The nuclear deal represents a rather unlikely product of a George W. Bush administration, one that few would have predicted at the start of his presidency almost eight years ago. When he was first running for president, Bush was seen as something of a foreign policy novice, his most significant experience to date being interactions with Mexico as governor of Texas. When asked by a journalist to name several world leaders — including the Prime Minister of India — as a presidential candidate in 1999, Bush proved famously ignorant. Yet according to his close adviser Robert Blackwill, Bush long held India in high regard, impressed by “a billion people in a functioning democracy”.
When Bush was inaugurated president in January 2001, domestic policy was widely expected to take precedence over foreign engagement or adventurism in his administration’s agenda. The United States was in what was then seen as an unstable economic period , and his administration was anticipated as “the CEO presidency”, with Bush, the first American president with an MBA , at its helm.

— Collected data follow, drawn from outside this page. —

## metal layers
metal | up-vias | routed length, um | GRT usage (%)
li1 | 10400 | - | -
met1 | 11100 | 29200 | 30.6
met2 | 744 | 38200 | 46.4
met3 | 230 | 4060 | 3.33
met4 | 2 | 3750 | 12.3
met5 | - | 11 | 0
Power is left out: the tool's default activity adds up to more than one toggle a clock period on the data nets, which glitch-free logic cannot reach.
==> config.mk <==
export PLATFORM = sky130hd
export DESIGN_NAME = brp_sine_front
export DESIGN_NICKNAME = d
export VERILOG_FILES = /design/src/design/brp_pkg.sv /design/src/design/brp_sine_front.sv
export SDC_FILE = /design/constraint.sdc
export NUM_CORES = 2
export LEC_CHECK = 0
export BUFFER_PORTS_ARGS = -buffer_cell sky130_fd_sc_hd__buf_2
export CELL_PAD_IN_SITES_DETAIL_PLACEMENT = 1
export CELL_PAD_IN_SITES_GLOBAL_PLACEMENT = 2
export CORE_MARGIN = 10
export CORE_UTILIZATION = 49
export CTS_BUF_LIST = sky130_fd_sc_hd__clkbuf_2 sky130_fd_sc_hd__clkbuf_4 sky130_fd_sc_hd__clkbuf_8
export DETAILED_ROUTE_END_ITERATION = 10
export PLACE_DENSITY_LB_ADDON = 0.25
export SYNTH_ARGS = -nofsm -noshare
export SYNTH_HDL_FRONTEND = slang
export SYNTH_SLANG_ARGS = --single-unit
==> constraint.sdc <==
create_clock -name clk -period 15.4 [get_ports clk]
set_input_delay 2.31 -clock clk [delete_from_list [all_inputs] [get_ports clk]]
set_output_delay 2.31 -clock clk [all_outputs]
set_load 0.01 [all_outputs]
File: src/design/gtsp_pkg.sv
// ----------------------------------------------------------------------------
// gtsp_pkg
// Shared types and constants for the generation-tagged slot pool: operation
// codes, register indexes, descriptor layout and controller/datapath links.
// ----------------------------------------------------------------------------
`default_nettype none

package gtsp_pkg;

  // field widths fixed by the interface
  localparam int MODE_W  = 2;
  localparam int CHAN_W  = 3;
  localparam int LEN_W   = 16;
  localparam int IDX_W   = 8;
  localparam int GEN_W   = 32;
  localparam int OSLOT_W = 3;
  localparam int CNT_W   = 4;
  localparam int STAT_W  = 32;
  localparam int LIMIT_W = 4;

  // stored descriptor: generation, channel, length
  localparam int DESC_W = GEN_W + CHAN_W + LEN_W;

  // configuration port
  localparam int CFG_IDX_W  = 1;
  localparam int CFG_DATA_W = 16;

  typedef enum logic [CFG_IDX_W-1:0] {
    REG_LOG_SLOT_LIMIT = 1'b0,
    REG_MAX_LENGTH     = 1'b1
  } reg_idx_t;

  localparam logic [LIMIT_W-1:0] LOG_SLOT_LIMIT_RESET = 4'd4;
  localparam logic [LEN_W-1:0]   MAX_LENGTH_RESET     = 16'd256;

  // operation codes
  typedef enum logic [MODE_W-1:0] {
    MODE_ALLOC    = 2'd0,
    MODE_VALIDATE = 2'd1,
    MODE_RELEASE  = 2'd2,
    MODE_NONE     = 2'd3
  } mode_t;

  // controller states
  typedef enum logic [1:0] {
    ST_IDLE = 2'd0,
    ST_SCAN = 2'd1,
    ST_READ = 2'd2,
    ST_EVAL = 2'd3
  } state_t;

  // controller to datapath
  typedef struct packed {
    logic load;
    logic scan_step;
    logic commit;
  } cmd_t;

  // datapath to controller
  typedef struct packed {
    logic start_scan;
    logic scan_last;
    logic out_free;
  } status_t;

endpackage

`default_nettype wire

File: src/design/gtsp_ram.sv
// ----------------------------------------------------------------------------
// gtsp_ram
// Generic single-clock RAM, one write port and one registered read port.
// ----------------------------------------------------------------------------
`default_nettype none

module gtsp_ram #(
  parameter int WIDTH = 8,
  parameter int DEPTH = 8,
  parameter int AW    = (DEPTH > 1) ? $clog2(DEPTH) : 1
) (
  input  wire logic             clk,
  input  wire logic             we,
  input  wire logic [AW-1:0]    waddr,
  input  wire logic [WIDTH-1:0] wdata,
  input  wire logic [AW-1:0]    raddr,
  output logic      [WIDTH-1:0] rdata
);

  logic [WIDTH-1:0] mem [DEPTH];

  // write port
  always_ff @(posedge clk) begin
    if (we) begin
      mem[waddr] <= wdata;
    end
  end

  // registered read
  always_ff @(posedge clk) begin
    rdata <= mem[raddr];
  end

endmodule

`default_nettype wire

File: src/design/gtsp_ctrl.sv
// ----------------------------------------------------------------------------
// gtsp_ctrl
// Controller for the slot pool: takes one request beat, runs the slot scan
// for allocations, waits for the descriptor read and commits the result.
// ----------------------------------------------------------------------------
`default_nettype none

module gtsp_ctrl (
  input  wire logic              clk,
  input  wire logic              rst,
  input  wire logic              in_valid,
  output logic                   in_ready,
  input  wire gtsp_pkg::status_t status,
  output gtsp_pkg::cmd_t         cmd
);

  import gtsp_pkg::*;

  state_t state, state_next;

  // state register
  always_ff @(posedge clk) begin
    if (rst) begin
      state <= ST_IDLE;
    end else begin
      state <= state_next;
    end
  end

  // next state and commands
  always_comb begin
    state_next    = state;
    cmd           = '0;
    in_ready      = 1'b0;
    case (state)
      ST_IDLE: begin
        in_ready = 1'b1;
        if (in_valid) begin
          cmd.load   = 1'b1;
          state_next = status.start_scan ? ST_SCAN : ST_READ;
        end
      end
      ST_SCAN: begin
        cmd.scan_step = 1'b1;
        if (status.scan_last) begin
          state_next = ST_READ;
        end
      end
      ST_READ: begin
        state_next = ST_EVAL;
      end
      ST_EVAL: begin
        // hold until the result register can take the new beat
        if (status.out_free) begin
          cmd.commit = 1'b1;
          state_next = ST_IDLE;
        end
      end
      default: begin
        state_next = ST_IDLE;
      end
    endcase
  end

endmodule

`default_nettype wire

File: src/design/gtsp_datapath.sv
// ----------------------------------------------------------------------------
// gtsp_datapath
// Datapath for the slot pool: request registers, per-slot flags, descriptor
// RAM, scan counter, statistics and the result register.
// ----------------------------------------------------------------------------
`default_nettype none

module gtsp_datapath #(
  parameter int SLOTS       = 8,
  parameter int LOG_CHANNEL = 3
) (
  input  wire logic                              clk,
  input  wire logic                              rst,
  input  wire gtsp_pkg::cmd_t                    cmd,
  output gtsp_pkg::status_t                      status,
  input  wire logic                              cfg_we,
  input  wire logic [gtsp_pkg::CFG_IDX_W-1:0]    cfg_index,
  input  wire logic [gtsp_pkg::CFG_DATA_W-1:0]   cfg_data,
  input  wire logic [gtsp_pkg::MODE_W-1:0]       mode,
  input  wire logic [gtsp_pkg::CHAN_W-1:0]       channel,
  input  wire logic [gtsp_pkg::LEN_W-1:0]        length,
  input  wire logic [gtsp_pkg::IDX_W-1:0]        slot_index,
  input  wire logic [gtsp_pkg::GEN_W-1:0]        generation,
  output logic                                   out_valid,
  input  wire logic                              out_ready,
  output logic                                   ok,
  output logic      [gtsp_pkg::OSLOT_W-1:0]      out_slot,
  output logic      [gtsp_pkg::GEN_W-1:0]        out_generation,
  output logic      [gtsp_pkg::CHAN_W-1:0]       out_channel,
  output logic      [gtsp_pkg::LEN_W-1:0]        out_length,
  output logic      [gtsp_pkg::CNT_W-1:0]        used_count,
  output logic      [gtsp_pkg::CNT_W-1:0]        high_water,
  output logic      [gtsp_pkg::STAT_W-1:0]       alloc_fail_count,
  output logic      [gtsp_pkg::STAT_W-1:0]       stale_count,
  output logic      [gtsp_pkg::STAT_W-1:0]       mismatch_count
);

  import gtsp_pkg::*;

  localparam int IW   = (SLOTS > 1) ? $clog2(SLOTS) : 1;
  localparam int NE   = 1 << IW;
  localparam int UW   = $clog2(SLOTS + 1);
  localparam int CMPW = (UW > LIMIT_W) ? UW : LIMIT_W;

  // configuration registers
  logic [LIMIT_W-1:0] log_slot_limit;
  logic [LEN_W-1:0]   max_length;

  // request registers
  mode_t              mode_r;
  logic [CHAN_W-1:0]  chan_r;
  logic [LEN_W-1:0]   len_r;
  logic [IDX_W-1:0]   idx_r;
  logic [GEN_W-1:0]   gen_r;
  logic               args_ok_r;

  // per-slot flags
  logic [NE-1:0] busy;
  logic [NE-1:0] written;
  logic [NE-1:0] log_owner;

  // scan state
  logic [IW-1:0] scan_idx;
  logic [IW-1:0] found_slot;
  logic          found;
  logic [UW-1:0] log_cnt;

  // statistics
  logic [UW-1:0]     used;
  logic [UW-1:0]     peak;
  logic [STAT_W-1:0] fail_cnt;
  logic [STAT_W-1:0] stale_cnt;
  logic [STAT_W-1:0] bad_cnt;

  logic              args_ok_in;
  logic              chan_is_log;
  logic              idx_ok;
  logic [IW-1:0]     idx_t;
  logic [IW-1:0]     ram_addr;
  logic [DESC_W-1:0] ram_rdata;
  logic [DESC_W-1:0] ram_wdata;
  logic              ram_we;
  logic [GEN_W-1:0]  rd_gen;
  logic [CHAN_W-1:0] rd_chan;
  logic [LEN_W-1:0]  rd_len;
  logic [GEN_W-1:0]  prev_gen;
  logic [GEN_W-1:0]  new_gen;
  logic              capped;
  logic              alloc_ok;
  logic              alloc_fail;
  logic              match;
  logic              valid_ok;
  logic              release_ok;
  logic [UW-1:0]     used_inc;

  // argument check on the incoming beat
  assign args_ok_in = (channel <= CHAN_W'(LOG_CHANNEL)) && (length != '0) &&
                      (length <= max_length);

  assign status.start_scan = (mode_t'(mode) == MODE_ALLOC) && args_ok_in;
  assign status.scan_last  = (scan_idx == IW'(SLOTS - 1));
  assign status.out_free   = !out_valid || out_ready;

  // configuration writes
  always_ff @(posedge clk) begin
    if (rst) begin
      log_slot_limit <= LOG_SLOT_LIMIT_RESET;
      max_length     <= MAX_LENGTH_RESET;
    end else if (cfg_we) begin
      case (reg_idx_t'(cfg_index))
        REG_LOG_SLOT_LIMIT: log_slot_limit <= cfg_data[LIMIT_W-1:0];
        REG_MAX_LENGTH:     max_length     <= cfg_data[LEN_W-1:0];
        default: ;
      endcase
    end
  end

  // request capture
  always_ff @(posedge clk) begin
    if (cmd.load) begin
      mode_r    <= mode_t'(mode);
      chan_r    <= channel;
      len_r     <= length;
      idx_r     <= slot_index;
      gen_r     <= generation;
      args_ok_r <= args_ok_in;
    end
  end

  // slot scan: lowest free slot and busy log slots, one slot a cycle
  always_ff @(posedge clk) begin
    if (cmd.load) begin
      scan_idx   <= '0;
      found      <= 1'b0;
      found_slot <= '0;
      log_cnt    <= '0;
    end else if (cmd.scan_step) begin
      scan_idx <= scan_idx + 1'b1;
      if (!busy[scan_idx] && !found) begin
        found      <= 1'b1;
        found_slot <= scan_idx;
      end
      if (busy[scan_idx] && log_owner[scan_idx]) begin
        log_cnt <= log_cnt + 1'b1;
      end
    end
  end

  // descriptor store
  assign idx_t    = idx_r[IW-1:0];
  assign ram_addr = (mode_r == MODE_ALLOC) ? found_slot : idx_t;

  gtsp_ram #(
    .WIDTH (DESC_W),
    .DEPTH (SLOTS)
  ) u_desc_ram (
    .clk   (clk),
    .we    (ram_we),
    .waddr (ram_addr),
    .wdata (ram_wdata),
    .raddr (ram_addr),
    .rdata (ram_rdata)
  );

  assign {rd_gen, rd_chan, rd_len} = ram_rdata;

  // generation bump, skipping zero; a never-written slot starts from zero
  assign prev_gen = written[found_slot] ? rd_gen : '0;
  assign new_gen  = ((prev_gen + 1'b1) == '0) ? GEN_W'(1) : (prev_gen + 1'b1);

  // operation outcome
  assign chan_is_log = (chan_r == CHAN_W'(LOG_CHANNEL));
  assign capped      = chan_is_log && (CMPW'(log_cnt) >= CMPW'(log_slot_limit));
  assign idx_ok      = (idx_r < IDX_W'(SLOTS));
  assign match       = idx_ok && busy[idx_t] && (rd_gen == gen_r) &&
                       (rd_chan == chan_r) && (rd_len == len_r);
  assign alloc_ok    = (mode_r == MODE_ALLOC) && args_ok_r && !capped && found;
  assign alloc_fail  = (mode_r == MODE_ALLOC) && args_ok_r && !(!capped && found);
  assign valid_ok    = (mode_r == MODE_VALIDATE) && args_ok_r && match;
  assign release_ok  = (mode_r == MODE_RELEASE) && match;
  assign used_inc    = used + 1'b1;

  assign ram_we    = cmd.commit && alloc_ok;
  assign ram_wdata = {new_gen, chan_r, len_r};

  // slot flags and statistics
  always_ff @(posedge clk) begin
    if (rst) begin
      busy      <= '0;
      written   <= '0;
      log_owner <= '0;
      used      <= '0;
      peak      <= '0;
      fail_cnt  <= '0;
      stale_cnt <= '0;
      bad_cnt   <= '0;
    end else if (cmd.commit) begin
      case (mode_r)
        MODE_ALLOC: begin
          if (alloc_ok) begin
            busy[found_slot]      <= 1'b1;
            written[found_slot]   <= 1'b1;
            log_owner[found_slot] <= chan_is_log;
            used                  <= used_inc;
            if (used_inc > peak) begin
              peak <= used_inc;
            end
          end else if (alloc_fail) begin
            fail_cnt <= fail_cnt + 1'b1;
          end
        end
        MODE_VALIDATE: begin
          if (!valid_ok) begin
            stale_cnt <= stale_cnt + 1'b1;
          end
        end
        MODE_RELEASE: begin
          if (release_ok) begin
            busy[idx_t] <= 1'b0;
            if (used != '0) begin
              used <= used - 1'b1;
            end
          end else begin
            bad_cnt <= bad_cnt + 1'b1;
          end
        end
        default: ;
      endcase
    end
  end

  // result register
  always_ff @(posedge clk) begin
    if (rst) begin
      out_valid <= 1'b0;
    end else if (cmd.commit) begin
      out_valid <= 1'b1;
    end else if (out_ready) begin
      out_valid <= 1'b0;
    end
  end

  always_ff @(posedge clk) begin
    if (cmd.commit) begin
      ok             <= alloc_ok || valid_ok || release_ok;
      out_slot       <= alloc_ok ? OSLOT_W'(found_slot) : '0;
      out_generation <= alloc_ok ? new_gen : '0;
      out_channel    <= alloc_ok ? chan_r : '0;
      out_length     <= alloc_ok ? len_r : '0;
    end
  end

  // statistics change only at commit, so they track the held beat
  assign used_count       = CNT_W'(used);
  assign high_water       = CNT_W'(peak);
  assign alloc_fail_count = fail_cnt;
  assign stale_count      = stale_cnt;
  assign mismatch_count   = bad_cnt;

endmodule

`default_nettype wire

File: src/design/generation_tagged_slot_pool.sv
// An allocate runs a scan over all SLOTS slots, one slot per cycle, that
// finds the lowest free slot and counts busy log-channel slots, then the
// registered descriptor RAM read, then the commit, which waits while the
// result register still holds an unaccepted beat. Validate, release and
// allocates with bad arguments skip the scan. One request is in flight at a
// time; the next request beat is taken while a finished result beat still
// waits in the output register. Statistics ports are live and reflect the
// state after the beat held on the result port. No clearing pass is needed
// after reset.
// ----------------------------------------------------------------------------
// generation_tagged_slot_pool
// Pool of slots handing out generation-tagged descriptors, with validate and
// release checks and wrapping usage statistics.
// ----------------------------------------------------------------------------
`default_nettype none

module generation_tagged_slot_pool #(
  parameter int SLOTS       = 8,
  parameter int LOG_CHANNEL = 3
) (
  input  wire logic                              clk,
  input  wire logic                              rst,
  input  wire logic                              cfg_we,
  input  wire logic [gtsp_pkg::CFG_IDX_W-1:0]    cfg_index,
  input  wire logic [gtsp_pkg::CFG_DATA_W-1:0]   cfg_data,
  input  wire logic                              in_valid,
  output logic                                   in_ready,
  input  wire logic [gtsp_pkg::MODE_W-1:0]       mode,
  input  wire logic [gtsp_pkg::CHAN_W-1:0]       channel,
  input  wire logic [gtsp_pkg::LEN_W-1:0]        length,
  input  wire logic [gtsp_pkg::IDX_W-1:0]        slot_index,
  input  wire logic [gtsp_pkg::GEN_W-1:0]        generation,
  output logic                                   out_valid,
  input  wire logic                              out_ready,
  output logic                                   ok,
  output logic      [gtsp_pkg::OSLOT_W-1:0]      out_slot,
  output logic      [gtsp_pkg::GEN_W-1:0]        out_generation,
  output logic      [gtsp_pkg::CHAN_W-1:0]       out_channel,
  output logic      [gtsp_pkg::LEN_W-1:0]        out_length,
  output logic      [gtsp_pkg::CNT_W-1:0]        used_count,
  output logic      [gtsp_pkg::CNT_W-1:0]        high_water,
  output logic      [gtsp_pkg::STAT_W-1:0]       alloc_fail_count,
  output logic      [gtsp_pkg::STAT_W-1:0]       stale_count,
  output logic      [gtsp_pkg::STAT_W-1:0]       mismatch_count
);

  import gtsp_pkg::*;

  cmd_t    cmd;
  status_t status;

  // controller
  gtsp_ctrl u_ctrl (
    .clk      (clk),
    .rst      (rst),
    .in_valid (in_valid),
    .in_ready (in_ready),
    .status   (status),
    .cmd      (cmd)
  );

  // datapath
  gtsp_datapath #(
    .SLOTS       (SLOTS),
    .LOG_CHANNEL (LOG_CHANNEL)
  ) u_datapath (
    .clk              (clk),
    .rst              (rst),
    .cmd              (cmd),
    .status           (status),
    .cfg_we           (cfg_we),
    .cfg_index        (cfg_index),
    .cfg_data         (cfg_data),
    .mode             (mode),
    .channel          (channel),
    .length           (length),
    .slot_index       (slot_index),
    .generation       (generation),
    .out_valid        (out_valid),
    .out_ready        (out_ready),
    .ok               (ok),
    .out_slot         (out_slot),
    .out_generation   (out_generation),
    .out_channel      (out_channel),
    .out_length       (out_length),
    .used_count       (used_count),
    .high_water       (high_water),
    .alloc_fail_count (alloc_fail_count),
    .stale_count      (stale_count),
    .mismatch_count   (mismatch_count)
  );

endmodule

`default_nettype wire
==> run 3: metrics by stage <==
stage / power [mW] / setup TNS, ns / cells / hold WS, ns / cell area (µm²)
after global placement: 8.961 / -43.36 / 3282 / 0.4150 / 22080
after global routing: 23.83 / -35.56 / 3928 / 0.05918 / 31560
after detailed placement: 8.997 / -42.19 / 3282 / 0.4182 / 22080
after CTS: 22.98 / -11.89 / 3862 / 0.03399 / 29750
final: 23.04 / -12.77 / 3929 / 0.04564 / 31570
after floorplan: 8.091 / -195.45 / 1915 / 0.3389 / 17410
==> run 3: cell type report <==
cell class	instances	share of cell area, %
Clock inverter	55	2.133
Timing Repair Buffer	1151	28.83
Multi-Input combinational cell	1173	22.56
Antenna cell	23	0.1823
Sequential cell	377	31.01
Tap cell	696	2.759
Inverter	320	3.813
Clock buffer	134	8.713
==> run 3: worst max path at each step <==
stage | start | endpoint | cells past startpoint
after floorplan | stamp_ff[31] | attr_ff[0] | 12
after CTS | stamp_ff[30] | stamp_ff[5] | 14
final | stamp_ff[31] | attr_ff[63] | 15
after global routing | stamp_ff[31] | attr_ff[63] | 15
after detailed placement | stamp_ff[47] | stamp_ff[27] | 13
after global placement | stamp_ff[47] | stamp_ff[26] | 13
### config.mk
export PLATFORM = sky130hd
export DESIGN_NAME = motion_activity_level
export DESIGN_NICKNAME = d
export VERILOG_FILES = /design/src/rtl/mal_pkg.sv /design/src/rtl/motion_activity_level.sv /design/src/rtl/mal_ctrl.sv /design/src/rtl/mal_dp.sv
export SDC_FILE = /design/constraint.sdc
export NUM_CORES = 2
export LEC_CHECK = 0
export ABC_AREA = 1
export BUFFER_PORTS_ARGS = -buffer_cell sky130_fd_sc_hd__buf_2
export CAP_MARGIN = 20
export CELL_PAD_IN_SITES_DETAIL_PLACEMENT = 0
export CELL_PAD_IN_SITES_GLOBAL_PLACEMENT = 1
export CORE_MARGIN = 2
export CORE_UTILIZATION = 40
export CTS_CLUSTER_DIAMETER = 60
export DETAILED_ROUTE_END_ITERATION = 10
export PLACE_DENSITY_LB_ADDON = 0.08
export SYNTH_ARGS = -nofsm -noshare
export SYNTH_HDL_FRONTEND = slang
export SYNTH_HIERARCHICAL = 1
export SYNTH_SLANG_ARGS = --single-unit
### constraint.sdc
create_clock -name clk -period 7 [get_ports clk]
set_input_delay 0.35 -clock clk [delete_from_list [all_inputs] [get_ports clk]]
set_output_delay 0.35 -clock clk [all_outputs]
set_load 0.005 [all_outputs]
### src/rtl/mal_pkg.sv
// Package for the motion activity level block: widths, constants, the
// controller command and status structs and the sample magnitude function.
// No dependencies.
`timescale 1ns / 1ps

package mal_pkg;

  localparam int SAMPLE_W = 16;
  localparam int COUNT_W = 16;
  localparam int FRAC_BITS = 16;
  localparam int NUM_AXES = 6;

  localparam int MAG_W = SAMPLE_W + 1;
  localparam int MOV_W = SAMPLE_W + 2;
  localparam int SUM_W = MOV_W + COUNT_W;
  localparam int PROD_W = MOV_W + COUNT_W;
  localparam int TWICE_W = SUM_W + 1;
  localparam int LEVEL_W = FRAC_BITS + 1;
  localparam int STEP_W = $clog2(FRAC_BITS);

  localparam int IN_DATA_W = ((NUM_AXES * SAMPLE_W + 7) / 8) * 8;
  localparam int OUT_FIELDS_W = LEVEL_W + 2;
  localparam int OUT_DATA_W = ((OUT_FIELDS_W + 7) / 8) * 8;

  localparam int CFG_DATA_W = 32;
  localparam int CFG_ADDR_W = 3;

  localparam logic [COUNT_W-1:0] COUNT_MAX = {COUNT_W{1'b1}};
  localparam logic [LEVEL_W-1:0] LEVEL_ONE = {1'b1, {FRAC_BITS{1'b0}}};
  localparam logic [COUNT_W-1:0] CALIB_RESET = COUNT_W'(100);

  localparam logic OP_CALIB = 1'b0;
  localparam logic OP_MEASURE = 1'b1;

  typedef struct packed {
    logic load;
    logic exec;
    logic cmp;
    logic div_step;
    logic out_load;
  } cmd_t;

  typedef struct packed {
    logic is_meas;
    logic div_need;
    logic div_last;
  } sts_t;

  function automatic logic [MAG_W-1:0] mag_f(input logic [SAMPLE_W-1:0] x);
    logic [MAG_W-1:0] ext;
    ext = {x[SAMPLE_W-1], x};
    return x[SAMPLE_W-1] ? (~ext + MAG_W'(1)) : ext;
  endfunction

endpackage

### src/rtl/motion_activity_level.sv
// Top level of the motion activity level block: configuration register,
// controller and datapath. Depends on mal_pkg, mal_ctrl and mal_dp.
//
//   channel | direction | handshake             | payload
//   in_     | input     | in_tvalid/in_tready   | tdata: six axis samples, tuser: opcode
//   out_    | output    | out_tvalid/out_tready | tdata: level, ready_res, calib_done
//   cfg_    | input     | APB, pready always 1  | calib_samples at byte address 0
//
// A calibration request goes from acceptance through execution to a loaded
// result; a measurement request adds a compare state and, if needed, the
// one-bit-per-cycle fraction divider (16 steps). Requests are worked on one at
// a time; a new request is accepted while the previous result still waits in
// the output register. A result that is not taken holds the block before the
// result load. Reset is synchronous, active low, and clears calibration state.
`timescale 1ns / 1ps

module motion_activity_level (
  input  logic                              clk,
  input  logic                              rst_n,
  input  logic                              in_tvalid,
  output logic                              in_tready,
  // From bit 0: accel_x, accel_y, accel_z, gyro_x, gyro_y, gyro_z.
  input  logic [mal_pkg::IN_DATA_W-1:0]     in_tdata,
  // Bit 0: opcode.
  input  logic [0:0]                        in_tuser,
  output logic                              out_tvalid,
  input  logic                              out_tready,
  // From bit 0: level (17 bits), ready_res, calib_done, zero fill.
  output logic [mal_pkg::OUT_DATA_W-1:0]    out_tdata,
  input  logic                              cfg_psel,
  input  logic                              cfg_penable,
  input  logic                              cfg_pwrite,
  input  logic [mal_pkg::CFG_ADDR_W-1:0]    cfg_paddr,
  input  logic [mal_pkg::CFG_DATA_W-1:0]    cfg_pwdata,
  output logic [mal_pkg::CFG_DATA_W-1:0]    cfg_prdata,
  output logic                              cfg_pready
);

  logic [mal_pkg::COUNT_W-1:0] calib_r;
  logic                        reg_sel;
  mal_pkg::cmd_t               cmd;
  mal_pkg::sts_t               sts;
  logic [mal_pkg::LEVEL_W-1:0] level;
  logic                        ready_res;
  logic                        calib_done;

  assign cfg_pready = 1'b1;
  assign reg_sel = !cfg_paddr[2];

  always_ff @(posedge clk) begin
    if (!rst_n) begin
      calib_r <= mal_pkg::CALIB_RESET;
    end else if (cfg_psel && cfg_penable && cfg_pwrite && cfg_pready && reg_sel) begin
      calib_r <= cfg_pwdata[mal_pkg::COUNT_W-1:0];
    end
  end

  assign cfg_prdata = reg_sel ? mal_pkg::CFG_DATA_W'(calib_r) : '0;

  mal_ctrl u_ctrl (
    .clk        (clk),
    .rst_n      (rst_n),
    .in_tvalid  (in_tvalid),
    .in_tready  (in_tready),
    .out_tvalid (out_tvalid),
    .out_tready (out_tready),
    .sts        (sts),
    .cmd        (cmd)
  );

  mal_dp u_dp (
    .clk            (clk),
    .rst_n          (rst_n),
    .cmd            (cmd),
    .sts            (sts),
    .calib_samples  (calib_r),
    .in_data        (in_tdata),
    .in_opcode      (in_tuser[0]),
    .out_level      (level),
    .out_ready_res  (ready_res),
    .out_calib_done (calib_done)
  );

  assign out_tdata = mal_pkg::OUT_DATA_W'({calib_done, ready_res, level});

endmodule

It took the 9/11 attacks to focus the Bush presidency on foreign policy issues, and South Asia immediately came into the spotlight. Forced to work with a Pakistan seen as sympathetic to al Qaeda’s Taliban hosts in Afghanistan, Bush chose to pursue a strategy of dehyphenation on the subcontinent. This effectively diluted a forty-year-old strategic triangle between the United States, India and Pakistan, so that American bilateral relations with each state had minimal effects on its relations with the other, and on ties between the two South Asian nations. This was deemed a risky strategy at the time, but it appears to have paid dividends.